Learning Adaptive Neural Teleoperation for Humanoid Robots: From Inverse Kinematics to End-to-End Control
Sanjar Atamuradov
TL;DR
This paper tackles the limitations of traditional VR teleoperation for humanoid robots, where IK+PD pipelines struggle with force disturbances, motion artifacts, and user-specific adaptation. It proposes an end-to-end neural teleoperation framework that directly maps VR controller poses and robot proprioception to joint commands, using a VR encoder, a proprioception encoder, and an LSTM head to ensure temporal coherence.

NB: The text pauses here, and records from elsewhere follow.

Source: an optimization exercise on an open RTL-to-GDS flow (aim: small area). Production flows keep margins and buffers that such runs may drop.
In this exercise RTL edits were held to simulation tests only and were not proved equivalent to the original.
Power and IR drop assume default switching activity.

==> flow/design.v, too long to show whole: its modules and the start of the top module <==
// module dru_fa: 4 lines
// module dru_ha: 4 lines
// module dru_gp: 4 lines
// module dru_g: 3 lines
// module decimal_rounding_unit_core: 1291 lines
module decimal_rounding_unit_core (
  input  logic        clk_i,
  input  logic        rst_ni,
  input  logic        start_i,
  output logic        busy_o,
  input  logic [50:0] in_i,
  output logic        done_o,
  output logic [48:0] result_o,
  input  logic        cfg_we_i,
  input  logic [2:0]  cfg_data_i
);
  // ...
==> flow/flow/run.sh <==
#!/bin/bash
# Standard ORFS layout (the standard.sh, unchanged synthesis), with the port buffers
# made of the smallest buffer cell, and a clock tree of clkbuf_8 cells with small sink clusters
# and no dummy clock loads. Tool output goes to standard_make.log and to ORFS's own logs.
set -euo pipefail
bash standard.sh "BUFFER_PORTS_ARGS=-buffer_cell sky130_fd_sc_hd__buf_1" \
  "CTS_ARGS=-sink_clustering_enable -repair_clock_nets -dont_use_dummy_load -buf_list sky130_fd_sc_hd__clkbuf_8 -sink_clustering_size 16 -sink_clustering_max_diameter 80" finish > standard_make.log 2>&1
==> flow/standard.sh <==
#!/bin/bash
# synth_recipe.tcl (not shown) runs the flow's synth.tcl, then flattens the netlist and writes it again
# the make line also repeats each setting of config.mk as NAME=value (left out here)
make -C /OpenROAD-flow-scripts/flow DESIGN_CONFIG=/design/flow/config.mk WORK_HOME=/design/flow/orfs CLKGATE_MAP_FILE= SYNTH_SCRIPT=/design/flow/synth_recipe.tcl "${@:-finish}"
==> flow/config.mk <==
export PLATFORM = sky130hd
export DESIGN_NAME = decimal_rounding_unit_core
export DESIGN_NICKNAME = decimal_rounding_unit_core
export VERILOG_FILES = /design/flow/design.v
export SDC_FILE = /design/flow/constraint.sdc
export NUM_CORES = 4
export LEC_CHECK = 0
export CAP_MARGIN = 20
export CORE_MARGIN = 2
export CORE_UTILIZATION = 40
export GPL_TIMING_DRIVEN = 0
export SETUP_SLACK_MARGIN = 0.3
export SLEW_MARGIN = 20
export SYNTH_HIERARCHICAL = 1
==> flow/constraint.sdc <==
create_clock -name core_clock -period 6.0 [get_ports {clk_i}]
set_input_delay 1.2000 -clock core_clock [delete_from_list [all_inputs] [get_ports {clk_i}]]
set_output_delay 1.2000 -clock core_clock [all_outputs]
set_load 0.01 [all_outputs]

Training proceeds in three stages—imitation from IK demonstrations, RL fine-tuning with smoothness and tracking rewards, and a force adaptation curriculum—followed by sim-to-real transfer via domain randomization and asymmetric critics; the system runs at 50 Hz with real-time performance on the Unitree G1. Empirical results show 34% lower tracking error, 45% smoother motions, and high user preference (87%), with successful sim-to-real transfer and robust force adaptation across manipulation tasks, highlighting the potential of learned teleoperation for natural, robust human-robot collaboration.
Abstract
Virtual reality (VR) teleoperation has emerged as a promising approach for controlling humanoid robots in complex manipulation tasks. However, traditional teleoperation systems rely on inverse kinematics (IK) solvers and hand-tuned PD controllers, which struggle to handle external forces, adapt to different users, and produce natural motions under dynamic conditions. In this work, we propose a learning-based neural teleoperation framework that replaces the conventional IK+PD pipeline with learned policies trained via reinforcement learning. Our approach learns to directly map VR controller inputs to robot joint commands while implicitly handling force disturbances, producing smooth trajectories, and adapting to user preferences. We train our policies in simulation using demonstrations collected from IK-based teleoperation as initialization, then fine-tune them with force randomization and trajectory smoothness rewards. Experiments on the Unitree G1 humanoid robot demonstrate that our learned policies achieve 34% lower tracking error, 45% smoother motions, and superior force adaptation compared to the IK baseline, while maintaining real-time performance (50Hz control frequency). We validate our approach on manipulation tasks including object pick-and-place, door opening, and bimanual coordination. These results suggest that learning-based approaches can significantly improve the naturalness and robustness of humanoid teleoperation systems.